Caring for People Who Use Drugs

This video is part of the NIDA series At the Intersection: Stories of Research, Compassion, and HIV Services for People who Use Drugs.

“The people who use our program, the people with substance use disorder, they are the first responders. They are the ones saving the lives. We're just providing the tools. They are the true heroes.” – Hansel Tookes III, MD, MPH, Cofounder, IDEA Exchange

In this video, people who use drugs, people in recovery, and harm reduction professionals impart advice to health professionals caring for people who use drugs. In their own words, each describes how compassionate care can serve as a key step to recovery and to fighting the pervasive stigma facing people with substance use disorders.

Caring for People Who Use Drugs

Video length: 4:51

Transcript

[Dr. Hansel Tookes] People who inject drugs are just as deserving of care and compassion as everyone else, even more so because they've experienced so much trauma and so many hardships in their lives. It's time for them to get a break,

[Voiceover] Here on 7th ave, right under the sun in Miami, Is Florida’s pioneering syringe service program, the IDEA Exchange, where tools like harm reduction, advocacy and compassion are being used to save lives.

At the Intersection: Stories of Research, Compassion, and HIV Services for People who Use Drugs

Caring for People Who Use Drugs

We’ll go inside the IDEA exchange and hear from the harm reduction community at IDEA on how compassionate care can lead to recovery.

[Ken Williams] And so then what has been the difference that you've seen personally from some of the clients coming in, being able to access everything that they need right here?

[Dr. Tookes] Well, one they're happier, and happiness is a big outcome. We're always talking about viral suppression and things like that, but they're happier. Because the stigma is profound in the healthcare system, and one thing that I've wanted to do in terms of stigma it's twofold. So one, I want to protect my patients from the stigma, so I want to keep them here where they will be treated kindly and with the respect they deserve. But then also I want to change the next generation of physicians, to treat them kindly when they go out and they practice. So that's the mission.

[Dr. Eddie Suarez] So if you teach them to have empathy, if you teach them to practice compassion, things that can be taught, the mortality rate of people who inject drugs will decrease, like people who inject drugs will live longer because doctors were actually caring for them

[Brooke Heimann] But people here don't, there's no judgment here, here they don't put you down.

[Frankie Martinez] They just want people to be nice to them, to talk to them, to listen to them. Which is something they don’t get often. Throughout the day, up until they get to us on any specific day, they were probably having the worst day of their life.

[Sarah Wallace] I've never had a primary doctor that cared about me, but Tookes cares about me. I asked him, why did he choose to help heroin addicts? And he said, because he didn't like the unjust.

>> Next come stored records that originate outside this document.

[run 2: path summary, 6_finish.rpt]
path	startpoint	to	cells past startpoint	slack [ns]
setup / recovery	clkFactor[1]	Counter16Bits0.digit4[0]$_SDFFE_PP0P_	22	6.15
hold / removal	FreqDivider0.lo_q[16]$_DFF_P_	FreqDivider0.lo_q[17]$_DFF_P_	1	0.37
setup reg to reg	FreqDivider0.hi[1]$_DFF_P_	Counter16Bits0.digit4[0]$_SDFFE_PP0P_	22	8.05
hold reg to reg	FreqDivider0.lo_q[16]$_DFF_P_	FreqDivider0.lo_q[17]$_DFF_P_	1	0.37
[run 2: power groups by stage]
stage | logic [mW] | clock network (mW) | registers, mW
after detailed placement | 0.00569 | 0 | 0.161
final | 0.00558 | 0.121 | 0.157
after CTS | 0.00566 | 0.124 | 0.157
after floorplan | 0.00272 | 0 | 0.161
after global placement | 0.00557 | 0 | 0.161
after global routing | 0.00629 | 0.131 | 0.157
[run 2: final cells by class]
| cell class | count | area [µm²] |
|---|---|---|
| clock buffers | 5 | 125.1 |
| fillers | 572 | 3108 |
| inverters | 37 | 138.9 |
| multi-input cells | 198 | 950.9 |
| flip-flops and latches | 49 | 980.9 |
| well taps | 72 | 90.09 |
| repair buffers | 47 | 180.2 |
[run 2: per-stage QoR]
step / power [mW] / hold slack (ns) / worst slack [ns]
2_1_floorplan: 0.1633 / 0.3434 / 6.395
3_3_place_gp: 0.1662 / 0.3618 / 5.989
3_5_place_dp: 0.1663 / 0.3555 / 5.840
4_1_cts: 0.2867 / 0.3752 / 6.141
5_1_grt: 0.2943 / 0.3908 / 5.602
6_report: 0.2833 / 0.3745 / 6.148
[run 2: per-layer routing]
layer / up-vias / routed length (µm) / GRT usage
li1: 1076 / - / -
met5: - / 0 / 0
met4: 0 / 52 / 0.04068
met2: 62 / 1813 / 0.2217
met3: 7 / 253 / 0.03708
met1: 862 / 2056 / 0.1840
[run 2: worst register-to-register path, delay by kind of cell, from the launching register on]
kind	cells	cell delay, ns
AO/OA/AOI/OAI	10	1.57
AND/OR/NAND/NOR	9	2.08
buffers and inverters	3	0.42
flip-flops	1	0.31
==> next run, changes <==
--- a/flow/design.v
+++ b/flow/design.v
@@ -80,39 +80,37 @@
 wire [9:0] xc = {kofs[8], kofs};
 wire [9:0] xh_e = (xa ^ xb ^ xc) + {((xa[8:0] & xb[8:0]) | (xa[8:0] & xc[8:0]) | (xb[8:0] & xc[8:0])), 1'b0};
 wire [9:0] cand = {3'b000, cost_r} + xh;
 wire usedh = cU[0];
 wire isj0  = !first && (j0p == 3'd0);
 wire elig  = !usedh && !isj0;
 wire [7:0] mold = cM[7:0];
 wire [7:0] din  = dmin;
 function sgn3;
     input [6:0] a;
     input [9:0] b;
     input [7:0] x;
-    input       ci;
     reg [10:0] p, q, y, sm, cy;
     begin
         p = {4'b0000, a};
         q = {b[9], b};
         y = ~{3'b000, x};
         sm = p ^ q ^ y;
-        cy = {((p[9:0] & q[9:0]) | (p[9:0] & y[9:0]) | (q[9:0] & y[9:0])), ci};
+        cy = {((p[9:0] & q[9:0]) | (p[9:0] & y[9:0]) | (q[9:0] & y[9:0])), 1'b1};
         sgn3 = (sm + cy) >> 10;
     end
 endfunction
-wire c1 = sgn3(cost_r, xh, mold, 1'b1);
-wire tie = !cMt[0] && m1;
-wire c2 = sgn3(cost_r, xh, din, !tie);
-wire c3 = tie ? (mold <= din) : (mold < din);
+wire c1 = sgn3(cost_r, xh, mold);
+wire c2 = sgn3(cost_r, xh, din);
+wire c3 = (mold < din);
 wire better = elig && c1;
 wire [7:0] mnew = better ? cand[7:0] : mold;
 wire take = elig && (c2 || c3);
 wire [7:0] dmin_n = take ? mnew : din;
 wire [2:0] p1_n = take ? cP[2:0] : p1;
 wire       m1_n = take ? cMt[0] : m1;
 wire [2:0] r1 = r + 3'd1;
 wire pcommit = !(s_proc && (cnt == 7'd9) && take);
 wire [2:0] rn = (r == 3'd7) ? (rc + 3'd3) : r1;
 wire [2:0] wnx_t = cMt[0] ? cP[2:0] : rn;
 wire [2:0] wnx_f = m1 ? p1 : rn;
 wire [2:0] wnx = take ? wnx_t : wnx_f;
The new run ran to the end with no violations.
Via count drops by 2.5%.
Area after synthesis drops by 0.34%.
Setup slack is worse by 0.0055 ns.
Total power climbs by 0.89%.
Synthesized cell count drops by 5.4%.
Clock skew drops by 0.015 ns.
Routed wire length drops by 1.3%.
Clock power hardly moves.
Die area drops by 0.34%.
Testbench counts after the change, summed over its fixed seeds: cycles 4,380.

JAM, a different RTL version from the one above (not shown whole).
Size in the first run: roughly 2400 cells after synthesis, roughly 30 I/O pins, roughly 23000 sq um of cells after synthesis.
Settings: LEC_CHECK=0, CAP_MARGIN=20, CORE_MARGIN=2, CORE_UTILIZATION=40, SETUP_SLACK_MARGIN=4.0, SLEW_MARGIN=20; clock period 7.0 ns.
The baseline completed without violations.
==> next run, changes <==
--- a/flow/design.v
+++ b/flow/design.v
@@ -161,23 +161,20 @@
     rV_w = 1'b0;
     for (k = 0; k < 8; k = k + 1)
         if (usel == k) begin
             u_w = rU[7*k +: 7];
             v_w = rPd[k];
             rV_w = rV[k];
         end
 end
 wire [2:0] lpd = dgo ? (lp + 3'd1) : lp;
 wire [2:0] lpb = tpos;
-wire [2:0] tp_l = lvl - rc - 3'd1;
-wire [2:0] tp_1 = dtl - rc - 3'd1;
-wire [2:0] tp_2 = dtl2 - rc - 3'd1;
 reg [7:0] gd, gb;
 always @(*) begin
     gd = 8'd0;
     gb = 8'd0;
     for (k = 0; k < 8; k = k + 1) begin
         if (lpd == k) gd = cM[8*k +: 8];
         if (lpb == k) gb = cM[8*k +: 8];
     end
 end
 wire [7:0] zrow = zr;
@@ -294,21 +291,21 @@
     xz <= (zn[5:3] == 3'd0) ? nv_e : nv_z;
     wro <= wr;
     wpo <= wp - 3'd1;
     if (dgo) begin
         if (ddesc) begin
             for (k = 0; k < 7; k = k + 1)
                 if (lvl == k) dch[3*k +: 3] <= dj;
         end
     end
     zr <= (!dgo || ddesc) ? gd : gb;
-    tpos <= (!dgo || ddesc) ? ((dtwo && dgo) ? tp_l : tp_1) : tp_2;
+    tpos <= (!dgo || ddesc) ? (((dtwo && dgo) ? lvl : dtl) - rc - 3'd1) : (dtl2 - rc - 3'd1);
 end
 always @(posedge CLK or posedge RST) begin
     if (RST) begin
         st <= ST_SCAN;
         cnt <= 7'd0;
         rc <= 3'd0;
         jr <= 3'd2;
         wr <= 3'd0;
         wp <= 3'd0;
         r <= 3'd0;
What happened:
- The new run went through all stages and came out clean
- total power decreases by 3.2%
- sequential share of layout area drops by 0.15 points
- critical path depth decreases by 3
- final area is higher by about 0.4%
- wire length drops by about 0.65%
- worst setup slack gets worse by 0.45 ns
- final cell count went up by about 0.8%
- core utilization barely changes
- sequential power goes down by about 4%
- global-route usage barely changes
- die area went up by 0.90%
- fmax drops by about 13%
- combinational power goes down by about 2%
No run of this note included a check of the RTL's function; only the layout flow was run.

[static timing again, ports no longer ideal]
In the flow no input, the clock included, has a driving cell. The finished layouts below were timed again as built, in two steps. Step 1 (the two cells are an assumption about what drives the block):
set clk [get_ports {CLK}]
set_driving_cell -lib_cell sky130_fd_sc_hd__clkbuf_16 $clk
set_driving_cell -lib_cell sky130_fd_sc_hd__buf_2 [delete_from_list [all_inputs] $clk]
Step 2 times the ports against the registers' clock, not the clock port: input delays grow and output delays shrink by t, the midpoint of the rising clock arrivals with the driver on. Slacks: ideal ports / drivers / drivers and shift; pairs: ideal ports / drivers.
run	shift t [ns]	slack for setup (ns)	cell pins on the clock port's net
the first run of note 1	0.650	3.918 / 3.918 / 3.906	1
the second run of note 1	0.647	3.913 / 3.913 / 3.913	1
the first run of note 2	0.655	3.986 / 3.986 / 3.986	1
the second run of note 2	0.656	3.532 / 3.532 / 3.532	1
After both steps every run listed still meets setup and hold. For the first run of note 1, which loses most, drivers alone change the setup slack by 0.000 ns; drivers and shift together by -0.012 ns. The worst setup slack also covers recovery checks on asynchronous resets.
Source: an optimization exercise on an open RTL-to-GDS flow (aim: small area). Production flows keep margins and buffers that such runs may drop. In this exercise RTL edits were held to simulation tests only and were not proved equivalent to the original. Power and IR drop assume default switching activity.

<file path="design/flow/run.sh">
#!/bin/bash
# synth_recipe.tcl (not shown) runs the flow's synth.tcl, then flattens the netlist and writes it again
# the make line also repeats each setting of config.mk as NAME=value (left out here)
make -C /OpenROAD-flow-scripts/flow DESIGN_CONFIG=/design/flow/config.mk WORK_HOME=/design/flow/orfs CLKGATE_MAP_FILE= SYNTH_SCRIPT=/design/flow/synth_recipe.tcl finish
</file>
<file path="design/flow/config.mk">
export PLATFORM = sky130hd
export DESIGN_NAME = DE2_115_Project_Top
export DESIGN_NICKNAME = DE2_115_Project_Top
export VERILOG_FILES = /design/flow/design.v
export SDC_FILE = /design/flow/constraint.sdc
export NUM_CORES = 4
export LEC_CHECK = 0
export CAP_MARGIN = 20
export CORE_MARGIN = 2
export CORE_UTILIZATION = 40
export SLEW_MARGIN = 20
</file>
<file path="design/flow/constraint.sdc">
create_clock -name core_clock -period 20.0 [get_ports {CLOCK_50}]
set_input_delay 4.0000 -clock core_clock [delete_from_list [all_inputs] [get_ports {CLOCK_50}]]
set_output_delay 4.0000 -clock core_clock [all_outputs]
set_load 0.01 [all_outputs]
</file>
From an optimization exercise on the open Yosys and OpenROAD flow, aimed at small area, a short achievable clock period and few clock cycles per item; shortcuts taken in it are not production practice. Power figures rest on the tool's default switching activity, not on a simulated workload.

## rev 12
==> flow/design.v <==
module sort_pipe #(
parameter DATA_WIDTH='d8
)(
input                         clk,
input                         rst_n,
input                         client_val,
input [(8*DATA_WIDTH)-1:0]    client_data,
output reg                    client_rdy,
input                         sort_rdy,
output reg                    sort_val,
output reg [8*DATA_WIDTH-1:0] sort_data
);
localparam W = DATA_WIDTH;
function gt8(input [7:0] a, input [7:0] b);
   reg [7:0] g1, l1;
   reg [3:0] g2, l2;
   reg [1:0] g3, l3;
   integer n;
   begin
      g1 = a & ~b;
      l1 = ~a & b;
      for (n = 0; n < 4; n = n + 1) begin
         g2[n] = g1[2*n+1] | (~l1[2*n+1] & g1[2*n]);
         l2[n] = l1[2*n+1] | (~g1[2*n+1] & l1[2*n]);
      end
      for (n = 0; n < 2; n = n + 1) begin
         g3[n] = g2[2*n+1] | (~l2[2*n+1] & g2[2*n]);
         l3[n] = l2[2*n+1] | (~g2[2*n+1] & l2[2*n]);
      end
      gt8 = g3[1] | (~l3[1] & g3[0]);
   end
endfunction
function [2:0] cnt7(input [6:0] v);
   reg s1, c1, s2, c2, c3;
   begin
      s1 = v[0] ^ v[1] ^ v[2];
      c1 = (v[0] & v[1]) | (v[2] & (v[0] ^ v[1]));
      s2 = v[3] ^ v[4] ^ v[5];
      c2 = (v[3] & v[4]) | (v[5] & (v[3] ^ v[4]));
      cnt7[0] = s1 ^ s2 ^ v[6];
      c3 = (s1 & s2) | (v[6] & (s1 ^ s2));
      cnt7[1] = c1 ^ c2 ^ c3;
      cnt7[2] = (c1 & c2) | (c3 & (c1 ^ c2));
   end
endfunction
reg       g [0:7][0:7];    
reg [6:0] b;
reg [2:0] rank_in [0:7];
integer i, j, n;
always @(*) begin
   for (i = 0; i < 8; i = i + 1)
      for (j = 0; j < 8; j = j + 1)
         g[i][j] = 1'b0;
   for (i = 0; i < 8; i = i + 1)
      for (j = i + 1; j < 8; j = j + 1)
         g[i][j] = gt8(client_data[W*i +: W], client_data[W*j +: W]);
   for (i = 0; i < 8; i = i + 1) begin
      n = 0;
      b = 7'd0;
      for (j = 0; j < 8; j = j + 1)
         if (j != i) begin
            b[n] = (j > i) ? g[i][j] : ~g[j][i];
            n = n + 1;
         end
      rank_in[i] = cnt7(b);
   end
end
reg [8*W-1:0] x;
reg [23:0]    r;
reg           vld;
wire adv = ~vld | sort_rdy;
always @(posedge clk or negedge rst_n) begin
   if (~rst_n) vld <= 1'b0;
   else if (adv) vld <= client_val;
end
always @(posedge clk) begin
   if (adv) begin
      x <= client_data;
      for (i = 0; i < 8; i = i + 1) r[3*i +: 3] <= rank_in[i];
   end
end
reg [W-1:0] o;
integer k;
always @(*) begin
   sort_val   = vld;
   client_rdy = adv;
   for (k = 0; k < 8; k = k + 1) begin
      o = {W{1'b0}};
      for (i = 0; i < 8; i = i + 1)
         o = o | (x[W*i +: W] & {W{r[3*i +: 3] == k}});
      sort_data[W*(7-k) +: W] = o;
   end
end
endmodule
==> flow/config.mk <==
export PLATFORM = sky130hd
export DESIGN_NAME = sort_pipe
export DESIGN_NICKNAME = sort_pipe
export VERILOG_FILES = /design/flow/design.v
export SDC_FILE = /design/flow/constraint.sdc
export NUM_CORES = 4
export LEC_CHECK = 0
export CAP_MARGIN = 20
export CORE_MARGIN = 2
export CORE_UTILIZATION = 40
export PLACE_DENSITY = 0.6
export SLEW_MARGIN = 20
==> flow/constraint.sdc <==
create_clock -name core_clock -period 3.0 [get_ports {clk}]
set_input_delay 0.6000 -clock core_clock [delete_from_list [all_inputs] [get_ports {clk}]]
set_output_delay 0.6000 -clock core_clock [all_outputs]
set_load 0.01 [all_outputs]
run.sh (not shown) runs the stock make flow with config.mk's settings and CLKGATE_MAP_FILE= SYNTH_SCRIPT=/design/flow/synth_recipe.tcl, a recipe that flattens the netlist after the stock synthesis.
| rev 12 | all stages done | FAIL | negative setup slack |
--- input diff rev 12..rev 13 ---
-- flow/design.v --
<<< rev 12, line 13
localparam W = DATA_WIDTH;
function gt8(input [7:0] a, input [7:0] b);
   reg [7:0] g1, l1;
   reg [3:0] g2, l2;
   reg [1:0] g3, l3;
   integer n;
   begin
      g1 = a & ~b;
      l1 = ~a & b;
      for (n = 0; n < 4; n = n + 1) begin
         g2[n] = g1[2*n+1] | (~l1[2*n+1] & g1[2*n]);
         l2[n] = l1[2*n+1] | (~g1[2*n+1] & l1[2*n]);
      end
      for (n = 0; n < 2; n = n + 1) begin
         g3[n] = g2[2*n+1] | (~l2[2*n+1] & g2[2*n]);
         l3[n] = l2[2*n+1] | (~g2[2*n+1] & l2[2*n]);
      end
      gt8 = g3[1] | (~l3[1] & g3[0]);
   end
endfunction
>>> rev 13, line 13
localparam W = DATA_WIDTH;
function gt8(input [7:0] a, input [7:0] b);
   reg [7:0] g1, e1;
   reg [3:0] g2, e2;
   reg [1:0] g3, e3;
   integer n;
   begin
      g1 = a & ~b;
      e1 = ~(a ^ b);
      for (n = 0; n < 4; n = n + 1) begin
         g2[n] = g1[2*n+1] | (e1[2*n+1] & g1[2*n]);
         e2[n] = e1[2*n+1] & e1[2*n];
      end
      for (n = 0; n < 2; n = n + 1) begin
         g3[n] = g2[2*n+1] | (e2[2*n+1] & g2[2*n]);
         e3[n] = e2[2*n+1] & e2[2*n];
      end
      gt8 = g3[1] | (e3[1] & g3[0]);
   end
endfunction
--- outcome ---
Ran to the end and failed final checks on negative setup slack: rev 13.
When rev 13 is measured against rev 12, its clock group share of total power turns out 0.2 points higher.
The final hold slack on rev 12 is in line with that on rev 13.
Diff rev 12 -> rev 13 | global-route usage | decrease of 4.9 points
Routed via count came out lower on rev 13 than on rev 12.
Higher detailed placer's ending HPWL among rev 12 and rev 13: rev 12
The standard cells in rev 13 occupy more silicon area than those in rev 12 do.
Of rev 12 and rev 13, the run reporting the lower number of non-clock buffers in the layout was rev 13.
In the reports for rev 12 and rev 13, the larger synthesized area belongs to rev 13.
No functional check of the RTL was part of any run of this note.

[separate check: timing with driven ports]
The results above use ideal ports. As a check the final layouts listed here were re-extracted and re-timed, cells and wires unchanged.
Step 1, drivers: a clkbuf_16 drives clk and a buf_2 each remaining input, both assumed.
Step 2, shift: input delay + t, output delay - t, t = (earliest + latest rising clock arrival at the registers) / 2. This alone moves slack from input paths to output paths.
a / b / c = no drivers / after step 1 / after step 2; a / b = the first two.
| run | t, ns | setup slack, ns | pins driven straight from the clock port |
|---|---|---|---|
| rev 12 | 0.375 | -0.739 / -0.744 / -1.119 | 1 |
| rev 13 | 0.365 | -0.318 / -0.328 / -0.694 | 1 |
For rev 12, which loses most, drivers alone change the setup slack by -0.005 ns; drivers and shift together by -0.380 ns.
What follows belongs to an exercise in optimizing a design on an open flow for small area; a production flow would make more cautious choices. Function was checked by simulation only, so behaviour that the tests miss may differ from the original. No driver is modelled on the clock port, so clocking that relies on it looks cheaper here than on a real chip. Power and IR drop assume default switching activity.

==> flow/design.v (excerpt) <==
module top(	input [1:0]op,
		input [1:0]register,
		input [7:0]data,
		input clk,
		input go,
		input prog,
		input load,
		output reg [7:0]q);
Settings: LEC_CHECK=0, CAP_MARGIN=0, CORE_MARGIN=2, CORE_UTILIZATION=40, GPL_TIMING_DRIVEN=0, SLEW_MARGIN=0; clock period 5.0 ns.
standard.sh (not shown) runs the stock make flow with config.mk's settings and CLKGATE_MAP_FILE= SYNTH_SCRIPT=/design/flow/synth_recipe.tcl, a recipe that flattens the netlist after the stock synthesis.
==> flow/flow/run.sh <==
#!/bin/bash
# Standard synthesis and layout (standard.sh), with these layout choices changed:
#  - synthesis buffers are removed before global placement (pre_gpl.tcl);
#  - port buffers are buf_1 cells (the resizer may still upsize them);
#  - clock tree synthesis uses clkbuf_8 cells and inserts no dummy loads;
#  - after clock tree synthesis, cells are sized down where slack allows
#    (post_cts.tcl), and again after global routing (post_grt.tcl).
set -euo pipefail
F="$(pwd)/flow"
bash standard.sh synth > synth.log 2>&1
bash standard.sh finish \
  "PRE_GLOBAL_PLACE_TCL=$F/pre_gpl.tcl" \
  "POST_CTS_TCL=$F/post_cts.tcl" \
  "POST_GLOBAL_ROUTE_TCL=$F/post_grt.tcl" \
  "BUFFER_PORTS_ARGS=-buffer_cell sky130_fd_sc_hd__buf_1" \
  "CTS_ARGS=-sink_clustering_enable -repair_clock_nets -dont_use_dummy_load -buf_list sky130_fd_sc_hd__clkbuf_8" \
  > layout.log 2>&1
==> flow/flow/area_recover.tcl <==
# Greedy area recovery: swap each combinational cell for a smaller drive
# strength of the same cell (same function, same pins) while the setup slack
# stays at least the margin (ns) and no slew or capacitance limit is broken.
proc area_recover { margin {mode -placement} } {
  set block [ord::get_db_block]
  set db [ord::get_db]
  set dont_use {*lpflow* *probe* *clkbuf* *clkinv* *clkdly* *dlygate* *df* *dl* *sdf* *edf* *tap* *fill* *decap* *conb*}
  # masters by base name (the name without its drive strength suffix)
  foreach lib [$db getLibs] {
    foreach m [$lib getMasters] {
      set n [$m getName]
      if { ![regexp {^(.*)_([0-9]+)$} $n -> base drive] } { continue }
      set skip 0
      foreach p $dont_use { if { [string match $p $n] } { set skip 1 } }
      if { $skip } { continue }
      lappend group($base) $m
    }
  }
  # a swap may not bring the worst setup slack below the margin, or below
  # what it already is when it is lower
  estimate_parasitics $mode
  set limit [expr min($margin * 1e-9, [sta::worst_slack_cmd max])]
  set saved 0.0
  set changed 1
  while { $changed } {
    set changed 0
    foreach inst [$block getInsts] {
      set m [$inst getMaster]
      set n [$m getName]
      if { ![regexp {^(.*)_([0-9]+)$} $n -> base drive] } { continue }
      if { ![info exists group($base)] } { continue }
      if { [lsearch -exact $group($base) $m] < 0 } { continue }
      set a0 [expr [$m getWidth] * [$m getHeight]]
      set cands {}
      foreach em $group($base) {
        set a [expr [$em getWidth] * [$em getHeight]]
        if { $a < $a0 } { lappend cands [list $a [$em getName]] }
      }
      set iname [$inst getName]
      foreach c [lsort -real -index 0 $cands] {
        replace_cell [get_cells $iname] [get_lib_cells */[lindex $c 1]]
        estimate_parasitics $mode
        if { [sta::worst_slack_cmd max] >= $limit
             && [sta::max_slew_violation_count] == 0
             && [sta::max_capacitance_violation_count] == 0 } {
          set saved [expr $saved + $a0 - [lindex $c 0]]
          set changed 1
          break
        }
        replace_cell [get_cells $iname] [get_lib_cells */$n]
      }
    }
  }
  estimate_parasitics $mode
  puts "area_recover: [expr $saved / 1e6] um2 less"
}
==> flow/flow/post_cts.tcl <==
# After clock tree synthesis and its timing repair: size cells down where the
# setup slack allows, keeping 50 ps of margin, then legalize again.
repair_timing -recover_power 100 -setup_margin 0.05 -verbose
detailed_placement
check_placement -verbose
==> flow/flow/post_grt.tcl <==
# After global routing: swap cells for smaller drive strengths while the
# setup slack stays at least 0 ps (the final slack comes out higher), then legalize and reroute what moved.
source [file join [file dirname [info script]] area_recover.tcl]
global_route -start_incremental
area_recover 0.0 -global_routing
detailed_placement
check_placement -verbose
global_route -end_incremental
estimate_parasitics -global_routing
report_worst_slack -max
write_guides $::env(RESULTS_DIR)/route.guide
Other scripts of this flow, unchanged in this note and not shown: flow/flow/pre_gpl.tcl
Then changed:
--- a/flow/flow/post_grt.tcl
+++ b/flow/flow/post_grt.tcl
@@ -2 +2 @@
-# setup slack stays at least 0 ps (the final slack comes out higher), then legalize and reroute what moved.
+# setup slack stays at least 60 ps, then legalize and reroute what moved.
@@ -5 +5 @@
-area_recover 0.0 -global_routing
+area_recover 0.06 -global_routing
--- a/flow/config.mk
+++ b/flow/config.mk
@@ -10 +10 @@
-export CORE_UTILIZATION = 40
+export CORE_UTILIZATION = 55
Effect: The new run passed the timing, DRC and antenna checks; combinational power increases by about 4%; synthesized area is unchanged; cell area goes up by 0.93%; sequential share of layout area is lower by 0.45 points; wire length rose by 2.9%; total power falls by 0.66%; global-route usage goes up by 7.5 points.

[Dr. Suarez] Find those with lived experiences. You deliver all your services through them. So for us here at IDEA, we have Arrow. To me, Arrow epitomizes how successful IDEA could be. And so I think that is very meaningful.

[Chetwyn “Arrow” Archer] The IDEA Exchange, if this place wasn't here, I wouldn't be alive. And several hundred other people wouldn't be alive either. Because of this place, I was introduced to Narcan. 

[Voiceover] Narcan (or naloxone) is an emergency medication that can reverse an opioid overdose

[Arrow] I've revived 159 people to this day with Narcan, brought them back from overdose. So because of Narcan, 159 people are out there right now, still living.

[Brooke] We're the people that go through all that stuff. So if you've never been through something like that, or like you're starting to go through something like that, these are the people that could actually help you in doing that.

[Dr. Tookes] I think that our biggest strength is that we've always included people with lived experience in IDEA, Jose de Lemos, may he rest in peace, he was one of my patients, was the man who greeted you as you walked into IDEA. Jose's presence and Carlos Franco, may he also rest in peace, our first two peers, they offered us a level of legitimacy that I don't think we would've had otherwise. So we've really focused in our programming, always having people at the table. So that means not just at the table at IDEA like let me run this by you. I mean, in the ivory tower, in the conference room, discussing the grants, discussing the research, discussing any programmatic things that we are considering.

[Dr. Suarez] So my message to future doctors, current doctors, all that, is to care, to be patient, and to understand that though you get somebody in front of you who you might call an addict at that moment, that addict is connected to a family member, a brother, a loved one. We have to treat the disease as if it is a disease, because that's what we're dealing with.. 

[Brooke] My advice for future doctors is to listen to their patients. We're just trying to get well or feel better, like however that is. 

Dr. Tookes: The people who use our program, the people with substance use disorder, they are the first responders. They are the ones saving the lives. We're just providing the tools. They are the true heroes.

[Sarah] If I could just help one person, then my living is not in vain, baby. Just one. I'm telling you, you can do this.